In the last lesson we learned to distinguish informative messages from uninformative ones.

We found out that to determine the amount of information in a message about the occurrence of one event out of more than two equally possible ones, the following formulation is necessary: ​​“A message that reduces uncertainty by 2 times contains 1 bit of information.” We analyzed the problem with tossing a coin: “Before tossing the coin, there were two equally probable outcomes. This determines the uncertainty of the situation. In other words, uncertainty is the number of possible events. After receiving a message about the result, there was only one option left. How much has the uncertainty of the situation decreased?”

Now let's solve the problem of determining the amount of information in a message using the method of halves (dichotomy). So that at each search step exactly half of the options can be discarded. We will organize the work in the form of a game “Guess the answer”.

For example, I think that a book is on some shelf, but I don’t tell you about it. You need to determine which of the 8 shelves the book is on. Questions must be asked in such a way that each answer (“yes” or “no”) reduces the uncertainty by exactly half. Therefore, no matter how many questions are asked, so many bits of information carry the message about the guessed object. Fills in during the game table 2, establishing the relationship between the number of events and the amount of information in the message.

Analyzing the solution to previous problems, we introduce symbols and we deduce the formula of R. Hartley. For example, the chain of reasoning could be as follows:

  1. When guessing the mark, two questions were asked, each of which reduced the uncertainty of the situation by half, and there were four possible options in total.
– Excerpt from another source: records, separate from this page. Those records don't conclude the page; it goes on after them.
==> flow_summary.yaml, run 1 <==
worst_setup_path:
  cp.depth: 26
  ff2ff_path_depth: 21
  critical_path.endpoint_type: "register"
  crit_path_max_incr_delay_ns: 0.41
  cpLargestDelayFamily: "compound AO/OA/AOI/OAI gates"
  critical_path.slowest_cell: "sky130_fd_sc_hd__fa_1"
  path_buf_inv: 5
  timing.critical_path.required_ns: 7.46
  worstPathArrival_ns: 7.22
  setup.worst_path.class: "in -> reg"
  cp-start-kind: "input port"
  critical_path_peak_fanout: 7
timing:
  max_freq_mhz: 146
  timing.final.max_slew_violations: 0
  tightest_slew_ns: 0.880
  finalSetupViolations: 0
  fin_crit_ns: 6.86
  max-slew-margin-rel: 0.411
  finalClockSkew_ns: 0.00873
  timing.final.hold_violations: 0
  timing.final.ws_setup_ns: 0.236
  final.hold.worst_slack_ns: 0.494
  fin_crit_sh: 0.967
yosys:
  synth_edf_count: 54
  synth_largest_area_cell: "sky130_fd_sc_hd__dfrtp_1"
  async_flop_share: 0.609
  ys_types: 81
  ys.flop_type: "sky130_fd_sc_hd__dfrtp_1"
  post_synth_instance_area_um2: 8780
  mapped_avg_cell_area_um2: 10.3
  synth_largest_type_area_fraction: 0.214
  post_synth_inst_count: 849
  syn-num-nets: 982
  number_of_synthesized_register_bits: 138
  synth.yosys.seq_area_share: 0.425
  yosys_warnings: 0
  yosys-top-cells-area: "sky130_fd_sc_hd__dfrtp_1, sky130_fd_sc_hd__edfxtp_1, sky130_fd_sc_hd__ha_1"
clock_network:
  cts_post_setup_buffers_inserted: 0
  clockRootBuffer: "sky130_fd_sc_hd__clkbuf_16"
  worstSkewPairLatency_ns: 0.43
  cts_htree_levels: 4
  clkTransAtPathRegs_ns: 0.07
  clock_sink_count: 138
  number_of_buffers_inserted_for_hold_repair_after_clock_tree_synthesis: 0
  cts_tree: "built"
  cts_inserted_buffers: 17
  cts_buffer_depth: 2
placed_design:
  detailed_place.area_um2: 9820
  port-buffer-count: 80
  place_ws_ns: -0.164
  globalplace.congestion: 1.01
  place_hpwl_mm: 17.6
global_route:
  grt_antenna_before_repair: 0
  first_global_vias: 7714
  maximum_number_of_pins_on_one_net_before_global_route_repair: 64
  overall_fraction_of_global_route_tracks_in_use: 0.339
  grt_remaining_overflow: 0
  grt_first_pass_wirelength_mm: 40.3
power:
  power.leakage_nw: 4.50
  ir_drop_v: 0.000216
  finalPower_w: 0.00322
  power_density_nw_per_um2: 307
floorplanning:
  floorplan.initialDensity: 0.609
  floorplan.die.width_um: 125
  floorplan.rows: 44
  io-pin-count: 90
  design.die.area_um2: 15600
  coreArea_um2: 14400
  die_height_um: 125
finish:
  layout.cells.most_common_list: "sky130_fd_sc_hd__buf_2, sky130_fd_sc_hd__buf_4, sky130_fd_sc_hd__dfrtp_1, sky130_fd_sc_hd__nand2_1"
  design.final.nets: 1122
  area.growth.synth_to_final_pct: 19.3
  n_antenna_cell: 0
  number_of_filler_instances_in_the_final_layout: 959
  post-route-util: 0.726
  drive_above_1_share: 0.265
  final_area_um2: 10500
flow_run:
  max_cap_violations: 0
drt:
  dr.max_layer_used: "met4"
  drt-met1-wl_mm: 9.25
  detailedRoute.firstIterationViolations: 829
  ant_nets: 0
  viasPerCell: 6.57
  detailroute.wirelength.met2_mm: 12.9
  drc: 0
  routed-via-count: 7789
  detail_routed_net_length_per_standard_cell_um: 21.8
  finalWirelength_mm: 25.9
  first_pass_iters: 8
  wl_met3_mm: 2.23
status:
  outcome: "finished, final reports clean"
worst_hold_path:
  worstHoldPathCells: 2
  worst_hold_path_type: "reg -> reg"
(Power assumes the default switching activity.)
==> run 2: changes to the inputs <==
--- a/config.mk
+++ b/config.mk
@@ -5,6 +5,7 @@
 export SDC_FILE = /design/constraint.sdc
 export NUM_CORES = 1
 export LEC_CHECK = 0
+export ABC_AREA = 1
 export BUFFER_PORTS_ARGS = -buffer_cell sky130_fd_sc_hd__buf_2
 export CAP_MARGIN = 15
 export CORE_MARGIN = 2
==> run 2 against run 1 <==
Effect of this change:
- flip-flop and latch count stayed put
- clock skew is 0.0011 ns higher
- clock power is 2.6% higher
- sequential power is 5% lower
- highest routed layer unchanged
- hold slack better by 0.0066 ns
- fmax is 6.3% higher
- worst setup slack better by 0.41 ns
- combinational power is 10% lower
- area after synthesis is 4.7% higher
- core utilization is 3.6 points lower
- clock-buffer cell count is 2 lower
Formalization of the reasoning – 2 · 2 = 4, i.e. 2 2 = 4.
  2. When guessing the location of the book, three questions were asked, each of which reduced the uncertainty of the situation by half, and there were eight possible options in total. Formalization of the reasoning – 2 · 2 · 2 = 8, i.e. 2 3 = 8.
  3. Based on this, we can derive the formula 2 i = N, Where i– amount of information in the message, N– number of options (events).
  4. We use the resulting formula to determine the amount of information when tossing a coin. 2 1 = 2, i= 1 bit.
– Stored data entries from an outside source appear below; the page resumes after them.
`src/hw/rtl/buffer_slot_pool_manager_core_assert.svh`:
```
// Assertion macros for the buffer slot pool manager.
// Included by the RTL modules that carry concurrent assertions.
`ifndef BUFFER_SLOT_POOL_MANAGER_CORE_ASSERT_SVH
`define BUFFER_SLOT_POOL_MANAGER_CORE_ASSERT_SVH

// Property must hold at every edge outside reset.
`define BSPM_ASSERT(lbl, clk, rstn, prop) \
  lbl: assert property (@(posedge clk) disable iff (!rstn) (prop)) \
    else $error("bspm assertion failed");

// Expression must never be true outside reset.
`define BSPM_ASSERT_NEVER(lbl, clk, rstn, expr) \
  lbl: assert property (@(posedge clk) disable iff (!rstn) !(expr)) \
    else $error("bspm forbidden condition seen");

`endif

```
`src/hw/rtl/bspm_pkg.sv`:
```
// Shared types and constants for the buffer slot pool manager.
// No dependencies.
`default_nettype none

package bspm_pkg;

  localparam int unsigned SLOT_CAP    = 8;
  localparam int unsigned SLOT_W      = 3;
  localparam int unsigned NUM_ID_REGS = 3;
  localparam int unsigned ID_W        = 32;
  localparam int unsigned OPC_W       = 16;
  localparam int unsigned SIZE_W      = 16;
  localparam int unsigned CNT_W       = 32;
  localparam int unsigned NF_OUT_W    = 2;
  localparam int unsigned CFG_IDX_W   = 2;
  localparam int unsigned CFG_DATA_W  = 32;

  localparam logic [SIZE_W-1:0] HEADER_SIZE = 16'd8;

  localparam logic [CFG_IDX_W-1:0] CFG_SLOT0_ID = 2'd0;
  localparam logic [CFG_IDX_W-1:0] CFG_SLOT1_ID = 2'd1;
  localparam logic [CFG_IDX_W-1:0] CFG_SLOT2_ID = 2'd2;
  localparam logic [CFG_IDX_W-1:0] CFG_REL_OPC  = 2'd3;

  localparam logic ACT_COMMIT  = 1'b0;
  localparam logic ACT_MESSAGE = 1'b1;

  typedef enum logic [1:0] {
    BSP_IDLE,
    BSP_REL,
    BSP_FREE,
    BSP_DONE
  } bsp_state_e;

endpackage

`default_nettype wire

```
`src/hw/rtl/buffer_slot_pool_manager_core.sv`:
```
// Buffer slot pool manager: round-robin slot pool with release event matching.
// Depends on bspm_pkg and buffer_slot_pool_manager_core_assert.svh.
//
// Usage:
//   Input channel (in_valid_i / in_stall_o) carries one beat per item: a commit
//   of a slot or one decoded event header. Output channel (out_valid_o /
//   out_stall_i) returns exactly one result beat per input beat, in order.
//   Configuration is a write-only port (cfg_we_i, cfg_idx_i, cfg_wdata_i),
//   written while the block is idle.
//   Timing: the accept cycle applies a commit, then a sequencer walks the slots
//   one per cycle with a single compare unit. A release event scans 1 to
//   SLOT_COUNT slots for a matching busy buffer id, then every item scans 1 to
//   SLOT_COUNT slots from the pointer for the next free one. in_stall_o stays
//   high from accept to result, so one item is in flight at a time.
//   The result sits in an output register; a new item may be accepted while
//   it waits. If the receiver stalls, the finished item after that holds in
//   its last state until the output register drains.
//   Reset clears all slots, the pointer, the dead-batch flag, both counters
//   and the configuration registers.
`default_nettype none

module buffer_slot_pool_manager_core #(
  parameter int unsigned SLOT_COUNT = 3
) (
  input  wire                                 clk_i,
  input  wire                                 rst_ni,
  input  wire                                 cfg_we_i,
  input  wire  [bspm_pkg::CFG_IDX_W-1:0]      cfg_idx_i,
  input  wire  [bspm_pkg::CFG_DATA_W-1:0]     cfg_wdata_i,
  input  wire                                 in_valid_i,
  output logic                                in_stall_o,
  input  wire                                 action_i,
  input  wire  [bspm_pkg::SLOT_W-1:0]         slot_i,
  input  wire  [bspm_pkg::ID_W-1:0]           evt_obj_i,
  input  wire  [bspm_pkg::OPC_W-1:0]          opcode_i,
  input  wire  [bspm_pkg::SIZE_W-1:0]         msg_size_i,
  input  wire                                 batch_start_i,
  output logic                                out_valid_o,
  input  wire                                 out_stall_i,
  output logic                                accepted_o,
  output logic                                released_o,
  output logic [bspm_pkg::NF_OUT_W-1:0]       next_free_o,
  output logic [bspm_pkg::CNT_W-1:0]          frame_total_o,
  output logic [bspm_pkg::CNT_W-1:0]          release_total_o
);

  `include "buffer_slot_pool_manager_core_assert.svh"

  localparam int unsigned IDX_W = (SLOT_COUNT > 1) ? $clog2(SLOT_COUNT) : 1;
  localparam int unsigned NF_W  = $clog2(SLOT_COUNT + 1);
  localparam int unsigned PAD_N = 2 ** IDX_W;
  localparam logic [IDX_W-1:0] LAST_IDX = IDX_W'(SLOT_COUNT - 1);

  // configuration
  logic [bspm_pkg::ID_W-1:0]  id0_q, id1_q, id2_q;
  logic [bspm_pkg::OPC_W-1:0] opc_q;

  // state
  bspm_pkg::bsp_state_e state_q, state_d;
  logic [SLOT_COUNT-1:0]      busy_q, busy_d;
  logic [IDX_W-1:0]           ptr_q, ptr_d;
  logic                       dead_q, dead_d;
  logic [bspm_pkg::CNT_W-1:0] frame_q, frame_d;
  logic [bspm_pkg::CNT_W-1:0] relc_q, relc_d;
  logic [IDX_W-1:0]           idx_q, idx_d;
  logic [IDX_W-1:0]           cnt_q, cnt_d;
  logic [bspm_pkg::ID_W-1:0]  obj_q, obj_d;
  logic                       acc_q, acc_d;
  logic                       rel_q, rel_d;
  logic [NF_W-1:0]            nf_q, nf_d;

  // output register
  logic                       ovld_q, ovld_d;
  logic                       oacc_q, oacc_d;
  logic                       orel_q, orel_d;
  logic [bspm_pkg::NF_OUT_W-1:0] onf_q, onf_d;
  logic [bspm_pkg::CNT_W-1:0] ofr_q, ofr_d;
  logic [bspm_pkg::CNT_W-1:0] orc_q, orc_d;

  // decode and shared compare unit
  logic                       in_acc;
  logic [bspm_pkg::SLOT_CAP-1:0] busy8;
  logic [PAD_N-1:0]           busy_pad;
  logic                       commit_ok;
  logic                       dead_tmp;
  logic                       msg_ok;
  logic                       rel_req;
  logic [2:0]                 idx3;
  logic [bspm_pkg::ID_W-1:0]  cur_id;
  logic                       id_en;
  logic                       cur_busy;
  logic                       hit;
  logic [IDX_W-1:0]           idx_nxt;
  logic                       out_free;
  logic                       rel_fire;
  logic                       nf_hold;
  logic                       commit_acc;

  assign in_acc   = in_valid_i && !in_stall_o;
  assign out_free = !ovld_q || !out_stall_i;

  always_comb begin
    busy8 = '0;
    busy8[SLOT_COUNT-1:0] = busy_q;
    busy_pad = '0;
    busy_pad[SLOT_COUNT-1:0] = busy_q;
  end

  always_comb begin
    commit_ok = (action_i == bspm_pkg::ACT_COMMIT) &&
                (slot_i < bspm_pkg::SLOT_W'(SLOT_COUNT)) && !busy8[slot_i];
    dead_tmp  = batch_start_i ? 1'b0 : dead_q;
    msg_ok    = (action_i == bspm_pkg::ACT_MESSAGE) && !dead_tmp &&
                (msg_size_i == bspm_pkg::HEADER_SIZE);
    rel_req   = msg_ok && (opcode_i == opc_q);
  end

  always_comb begin
    idx3 = 3'(idx_q);
    case (idx3)
      3'd0: begin
        cur_id = id0_q;
        id_en  = 1'b1;
      end
      3'd1: begin
        cur_id = id1_q;
        id_en  = 1'b1;
      end
      3'd2: begin
        cur_id = id2_q;
        id_en  = 1'b1;
      end
      default: begin
        cur_id = '0;
        id_en  = 1'b0;
      end
    endcase
    cur_busy = busy_pad[idx_q];
    hit      = cur_busy && id_en && (cur_id == obj_q);
    idx_nxt  = (idx_q == LAST_IDX) ? '0 : idx_q + 1'b1;
  end

  // next state
  always_comb begin
    state_d = state_q;
    unique case (state_q)
      bspm_pkg::BSP_IDLE: begin
        if (in_acc) begin
          state_d = rel_req ? bspm_pkg::BSP_REL : bspm_pkg::BSP_FREE;
        end
      end
      bspm_pkg::BSP_REL: begin
        if (hit || idx_q == LAST_IDX) begin
          state_d = bspm_pkg::BSP_FREE;
        end
      end
      bspm_pkg::BSP_FREE: begin
        if (!cur_busy || cnt_q == LAST_IDX) begin
          state_d = bspm_pkg::BSP_DONE;
        end
      end
      bspm_pkg::BSP_DONE: begin
        if (out_free) begin
          state_d = bspm_pkg::BSP_IDLE;
        end
      end
      default: state_d = bspm_pkg::BSP_IDLE;
    endcase
  end

  // datapath
  always_comb begin
    in_stall_o = (state_q != bspm_pkg::BSP_IDLE);
    busy_d  = busy_q;
    ptr_d   = ptr_q;
    dead_d  = dead_q;
    frame_d = frame_q;
    relc_d  = relc_q;
    idx_d   = idx_q;
    cnt_d   = cnt_q;
    obj_d   = obj_q;
    acc_d   = acc_q;
    rel_d   = rel_q;
    nf_d    = nf_q;
    ovld_d  = ovld_q;
    oacc_d  = oacc_q;
    orel_d  = orel_q;
    onf_d   = onf_q;
    ofr_d   = ofr_q;
    orc_d   = orc_q;

    if (ovld_q && !out_stall_i) begin
      ovld_d = 1'b0;
    end

    unique case (state_q)
      bspm_pkg::BSP_IDLE: begin
        if (in_acc) begin
          obj_d = evt_obj_i;
          rel_d = 1'b0;
          cnt_d = '0;
          if (action_i == bspm_pkg::ACT_COMMIT) begin
            acc_d = commit_ok;
            if (commit_ok) begin
              for (int k = 0; k < SLOT_COUNT; k++) begin
                if (bspm_pkg::SLOT_W'(k) == slot_i) begin
                  busy_d[k] = 1'b1;
                end
              end
              ptr_d   = (slot_i == bspm_pkg::SLOT_W'(SLOT_COUNT - 1)) ? '0 :
                        IDX_W'(slot_i + 3'd1);
              frame_d = frame_q + 1'b1;
              idx_d   = (slot_i == bspm_pkg::SLOT_W'(SLOT_COUNT - 1)) ? '0 :
                        IDX_W'(slot_i + 3'd1);
            end else begin
              idx_d = ptr_q;
            end
          end else begin
            acc_d  = msg_ok;
            dead_d = dead_tmp || (!dead_tmp && (msg_size_i != bspm_pkg::HEADER_SIZE));
            idx_d  = rel_req ? '0 : ptr_q;
          end
        end
      end
      bspm_pkg::BSP_REL: begin
        if (hit) begin
          for (int k = 0; k < SLOT_COUNT; k++) begin
            if (IDX_W'(k) == idx_q) begin
              busy_d[k] = 1'b0;
            end
          end
          relc_d = relc_q + 1'b1;
          rel_d  = 1'b1;
        end
        if (hit || idx_q == LAST_IDX) begin
          idx_d = ptr_q;
          cnt_d = '0;
        end else begin
          idx_d = idx_nxt;
        end
      end
      bspm_pkg::BSP_FREE: begin
        if (!cur_busy) begin
          nf_d = NF_W'(idx_q);
        end else if (cnt_q == LAST_IDX) begin
          nf_d = NF_W'(SLOT_COUNT);
        end else begin
          idx_d = idx_nxt;
          cnt_d = cnt_q + 1'b1;
        end
      end
      bspm_pkg::BSP_DONE: begin
        if (out_free) begin
          ovld_d = 1'b1;
          oacc_d = acc_q;
          orel_d = rel_q;
          onf_d  = nf_q[bspm_pkg::NF_OUT_W-1:0];
          ofr_d  = frame_q;
          orc_d  = relc_q;
        end
      end
      default: ;
    endcase
  end

  always_ff @(posedge clk_i or negedge rst_ni) begin
    if (!rst_ni) begin
      id0_q <= '0;
      id1_q <= '0;
      id2_q <= '0;
      opc_q <= '0;
    end else if (cfg_we_i) begin
      unique case (cfg_idx_i)
        bspm_pkg::CFG_SLOT0_ID: id0_q <= cfg_wdata_i;
        bspm_pkg::CFG_SLOT1_ID: id1_q <= cfg_wdata_i;
        bspm_pkg::CFG_SLOT2_ID: id2_q <= cfg_wdata_i;
        bspm_pkg::CFG_REL_OPC:  opc_q <= cfg_wdata_i[bspm_pkg::OPC_W-1:0];
        default: ;
      endcase
    end
  end

  always_ff @(posedge clk_i or negedge rst_ni) begin
    if (!rst_ni) begin
      state_q <= bspm_pkg::BSP_IDLE;
      busy_q  <= '0;
      ptr_q   <= '0;
      dead_q  <= 1'b0;
      frame_q <= '0;
      relc_q  <= '0;
      ovld_q  <= 1'b0;
    end else begin
      state_q <= state_d;
      busy_q  <= busy_d;
      ptr_q   <= ptr_d;
      dead_q  <= dead_d;
      frame_q <= frame_d;
      relc_q  <= relc_d;
      ovld_q  <= ovld_d;
    end
  end

  always_ff @(posedge clk_i) begin
    idx_q <= idx_d;
    cnt_q <= cnt_d;
    obj_q <= obj_d;
    acc_q <= acc_d;
    rel_q <= rel_d;
    nf_q  <= nf_d;
    oacc_q <= oacc_d;
    orel_q <= orel_d;
    onf_q  <= onf_d;
    ofr_q  <= ofr_d;
    orc_q  <= orc_d;
  end

  assign out_valid_o     = ovld_q;
  assign accepted_o      = oacc_q;
  assign released_o      = orel_q;
  assign next_free_o     = onf_q;
  assign frame_total_o   = ofr_q;
  assign release_total_o = orc_q;

  assign rel_fire   = (state_q == bspm_pkg::BSP_REL) && hit;
  assign nf_hold    = (state_q == bspm_pkg::BSP_DONE) && (nf_q < NF_W'(SLOT_COUNT));
  assign commit_acc = in_acc && (action_i == bspm_pkg::ACT_COMMIT);

  `BSPM_ASSERT_NEVER(a_rel_without_acc, clk_i, rst_ni, out_valid_o && released_o && !accepted_o)
  `BSPM_ASSERT(a_rel_count, clk_i, rst_ni, rel_fire |=> (relc_q == $past(relc_q) + 1'b1))
  `BSPM_ASSERT(a_nf_is_free, clk_i, rst_ni, nf_hold |-> !busy_pad[nf_q[IDX_W-1:0]])
  `BSPM_ASSERT(a_frame_on_commit, clk_i, rst_ni, (frame_q != $past(frame_q)) |-> $past(commit_acc))

endmodule

`default_nettype wire

```
`config.mk`:
```
export PLATFORM = sky130hd
export DESIGN_NAME = buffer_slot_pool_manager_core
export DESIGN_NICKNAME = d
export VERILOG_FILES = /design/src/hw/rtl/bspm_pkg.sv /design/src/hw/rtl/buffer_slot_pool_manager_core.sv
export VERILOG_INCLUDE_DIRS = /design/src /design/src/hw/rtl
export SDC_FILE = /design/constraint.sdc
export NUM_CORES = 1
export LEC_CHECK = 0
export BUFFER_PORTS_ARGS = -buffer_cell sky130_fd_sc_hd__buf_2
export CAP_MARGIN = 20
export CORE_MARGIN = 2
export CORE_UTILIZATION = 50
export CTS_CLUSTER_SIZE = 24
export DETAILED_ROUTE_END_ITERATION = 10
export GPL_ROUTABILITY_DRIVEN = 0
export PLACE_DENSITY = 0.76
export RECOVER_POWER = 100
export REMOVE_ABC_BUFFERS = 1
export SETUP_SLACK_MARGIN = 0.2
export SYNTH_ARGS = -nofsm -noshare
export SYNTH_HDL_FRONTEND = slang
export SYNTH_SLANG_ARGS = --single-unit
```
`constraint.sdc`:
```
create_clock -name clk_i -period 11.8 [get_ports clk_i]
set_clock_uncertainty 0.05 [all_clocks]
set_input_delay 1.18 -clock clk_i [delete_from_list [all_inputs] [get_ports clk_i]]
set_output_delay 1.18 -clock clk_i [all_outputs]
set_load 0.005 [all_outputs]
```
==> results of run 1 <==
-- final cells by class --
type	count	area [um^2]	area share [%]
Clock inverter	18	235	1.58
Antenna cell	3	7.51	0.0503
Sequential cell	293	7870	52.8
Inverter	22	82.6	0.554
Tap cell	330	413	2.77
Multi-Input combinational cell	578	4620	31.0
Clock buffer	36	792	5.31
Timing Repair Buffer	186	892	5.98
-- logic make-up after synthesis --
family	count (synthesis)
XOR/XNOR	94
multiplexers	151
AND/OR/NAND/NOR	257
buffers and inverters	58
flip-flops	293
adder cells (fa/ha/maj)	7
AO/OA/AOI/OAI	69
-- stage by stage --
step	instance area (um^2)	worst slack, ns
final	14900	5.43
after global routing	14900	4.37
after CTS	15000	7.62
after detailed placement	14000	7.63
after global placement	14000	7.79
after floorplan	12600	5.05
-- registers in the layout (all words and copies together) (netlist names), 3 cells and up --
register	count
obj_q	32
relc_q	32
id2_q	32
frame_q	32
release_total_o	32
id1_q	32
id0_q	32
busy_q	3
frame_total_o	32
opc_q	16
-- worst reg2reg max path: stages (launching register included) --
cell and delay (ns):
edfxtp_1 0.32, clkbuf_1 2.35, nor2b_1 0.45, clkbuf_1 0.57, o2bb2ai_1 0.21, xnor2_1 0.18, nand4_1 0.11, nor3_1 0.69
nand4_1 0.67, nor4_1 0.51, xor2_1 0.19
-- worst paths after layout --
kind                                   end  cells past startpoint  slack (ns)     start
worst max-delay path            relc_q[31]                     10        5.43  idx_q[0]
worst min-delay path            released_o                      0        0.37     rel_q
worst max register to register  relc_q[31]                     10        5.43  idx_q[0]
worst min register to register  released_o                      0        0.37     rel_q
max in group asynchronous         opc_q[3]                      1        5.61    rst_ni
min in group asynchronous        id2_q[17]                      1        2.78    rst_ni
-- power by group through the flow --
stage / logic [W] / registers [W] / clock network [W]
detailed placement: 0.000699 / 0.00137 / 0
finish: 0.000690 / 0.00136 / 0.000972
global placement: 0.000679 / 0.00137 / 0
floorplan: 0.000447 / 0.00142 / 0
global route: 0.000768 / 0.00138 / 0.00104
CTS: 0.000701 / 0.00135 / 0.000995
-- cell usage in the layout, fill, tap and decap left out, types with 3 or more instances in the layout --
cell,count
dfrtp_1,185
buf_2,133
mux2_2,115
edfxtp_1,108
xnor2_1,55
clkbuf_1,53
xor2_1,39
nand2_1,38
mux2i_1,36
nand2b_1,33
clkbuf_16,29
nor2_1,26
inv_1,22
nor3_1,18
nand3_1,17
nand4b_1,17
nand4_1,16
nor3b_1,16
o221ai_1,15
nor2b_1,13
o21ai_0,12
nor4_1,12
and3_1,12
o2bb2ai_1,11
and2b_1,9
nand3b_1,7
o22ai_1,7
ha_1,7
clkinv_2,6
and2_0,5
a31oi_1,5
and4_1,5
and2_1,5
bufinv_16,5
clkbuf_8,4
diode_2,3
o211ai_1,3
a21oi_1,3
clkinv_1,3
-- routing by layer --
metal | vias up | routed length [um] | share of wire [%]
met1 | 3842 | 11400 | 46
met4 | 0 | 568 | 2.3
met2 | 193 | 11700 | 47
met5 | - | 0 | 0
met3 | 45 | 1250 | 5.0
li1 | 3751 | - | -
==> impl_metrics.env, run 1 <==
export IMPL_status="complete, but fails checks"
export IMPL_violations="capacitance limit, slew limit"
export IMPL_root_buffer="clkbuf_16"
export IMPL_fin_crit_sh_pct=54.0
export IMPL_syn_area_um2=12800
export IMPL_p_int_w=0.00217
export IMPL_max_slew_margin_pct=-297
export IMPL_final_util_pct=59.2
export IMPL_synth_compound_area_share_pct=3.99
export IMPL_die_x_um=164
export IMPL_die_h_um=164
export IMPL_met3_usage_pct=3.41
export IMPL_dr_pass1_iters=5
export IMPL_port_buffers=177
export IMPL_use_met2_pct=31.0
export IMPL_cp_slowest_stage_delay_ns=2.35
export IMPL_synth_top_family_by_area="multiplexers"
export IMPL_start_util_pct=50.9
export IMPL_numClockSinks=293
export IMPL_synth_xor_xnor_area_share_pct=6.42
export IMPL_synth_avg_cell_area_um2=13.8
export IMPL_critPathCaptureType="flop"
export IMPL_yosys_warnings=0
export IMPL_die_area_um2=26900
export IMPL_yosysSeqAreaShare_pct=61.4
export IMPL_fin_setup_tns_ns=0
export IMPL_grt_pass1_wl_um=40500
export IMPL_h_tree_depth=1
export IMPL_synthAdderAreaFrac_pct=0.683
export IMPL_hold_viol=0
export IMPL_worst_pin_slew_ns=5.95
export IMPL_fin_cells=1466
export IMPL_power_switching_w=0.000849
export IMPL_yosysTopAreaCell="dfrtp_1"
export IMPL_use_met1_pct=26.1
export IMPL_antenna_found_initial=3
export IMPL_area_delta_synth_final_pct=16.3
export IMPL_via_count=7831
export IMPL_fill_cells=2040
export IMPL_routedWlPerCell_um=17.0
export IMPL_cts_hold_buffers=0
export IMPL_switching_share_pct=28.1
export IMPL_critPathTopFamily="buffers and inverters"
export IMPL_final_layout_size_suffix_gt1_share_pct=27.0
export IMPL_yosys_area_share_simple_pct=12.3
export IMPL_drt_antenna_violating_nets=0
export IMPL_crit_chain="clkbuf_1, nor2b_1, clkbuf_1, o2bb2ai_1, xnor2_1, nand4_1, nor3_1, nand4_1, nor4_1, xor2_1"
export IMPL_cpMaxStageDelayCell="clkbuf_1"
export IMPL_period_needed_ns=6.37
export IMPL_fin_total_pwr_w=0.00302
export IMPL_yosysMostFrequentCell="dfrtp_1"
export IMPL_wl_um=24900
export IMPL_finalSetupViolCount=0
export IMPL_yosys_top_cells_area="dfrtp_1 36%, edfxtp_1 25%, mux2_2 10%"
export IMPL_layout_nets=1225
export IMPL_p_leak_nw=6.27
export IMPL_core_area_um2=25200
export IMPL_p_seq_share_pct=45.0
export IMPL_critPathKind="flop to flop"
export IMPL_cp_max_fo=89
export IMPL_cts_resized=0
export IMPL_remaining_drc_errors=0
export IMPL_gr_usage_all_layers_pct=18.9
export IMPL_hpwl_um=16900
export IMPL_drv_slew=405
export IMPL_crit_arrival_ns=6.80
export IMPL_clkTransAtPathRegs_ns=0.06
export IMPL_placedCellCount=1408
export IMPL_peakVddDrop_mv=0.150
export IMPL_power_frac_clock_pct=32.2
export IMPL_grt_pass1_vias=7808
export IMPL_cap_viol_max_count=7
export IMPL_synthTopCellsByCount="185 x dfrtp_1, 115 x mux2_2, 108 x edfxtp_1"
export IMPL_busiest_layer="met2"
export IMPL_grt_max_degree=111
export IMPL_drt_initial_drc_count=362
export IMPL_cts_setup_buffers=0
export IMPL_ys_types=58
export IMPL_startpoint_type="flop"
export IMPL_synth_seq_cells=293
export IMPL_clkLatencyLatePin_ns=0.55
export IMPL_grt_overflow_total=0
export IMPL_path_buf_inv=2
export IMPL_required_ns=12.22
export IMPL_synthMuxAreaShare_pct=12.9
export IMPL_vias_per_cell=5.34
export IMPL_row_count=58
export IMPL_netlist_area_leader_share_pct=36.1
export IMPL_cts_buffers=29
export IMPL_io_pins=178
export IMPL_ys_async_sr_fraction_pct=63.1
export IMPL_clockBufferDepth=3
export IMPL_hold_ws_ns=0.373
export IMPL_min_path_type="flop to flop"
export IMPL_postSynthCellCount=929
export IMPL_synth_edff_count=108
export IMPL_tritoncts="built"
export IMPL_fmax_mhz=157
export IMPL_p_comb_share_pct=22.8
export IMPL_p_per_area_nw_per_um2=203
export IMPL_rsz0062_at_grt="false"
export IMPL_synth_main_ff_cell="dfrtp_1"
No activity file was read; power rests on OpenSTA's default activity.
Number 2 in the formula means reducing the uncertainty by half, in accordance with the definition of the concept of “bit”. Using the formula, we fill out the table of integer powers of two up to 210 = 1024. The table establishes the relationship between the quantities of information in the message ( i) and the number of equally probable events ( N) and is a support for students in solving problems.

Let's create a general diagram:

Let's solve the problem using an example.

Task 1. Classes can take place in one of the rooms, numbered from 1 to 16. How much information does the teacher's message contain that classes will be held in room No. 7?

III. Summarizing

Today we studied:

  • Half division method;
  • Measuring the amount of information in a message in two ways: using a formula and the halving method,
  • Measuring the amount of information in a message over several actions,
  • Measuring the number of events if the information volume of the message is known.

IV. Homework

Solve the problem: There are 16 red apples in a bag. How much information does the message that you got a red apple contain?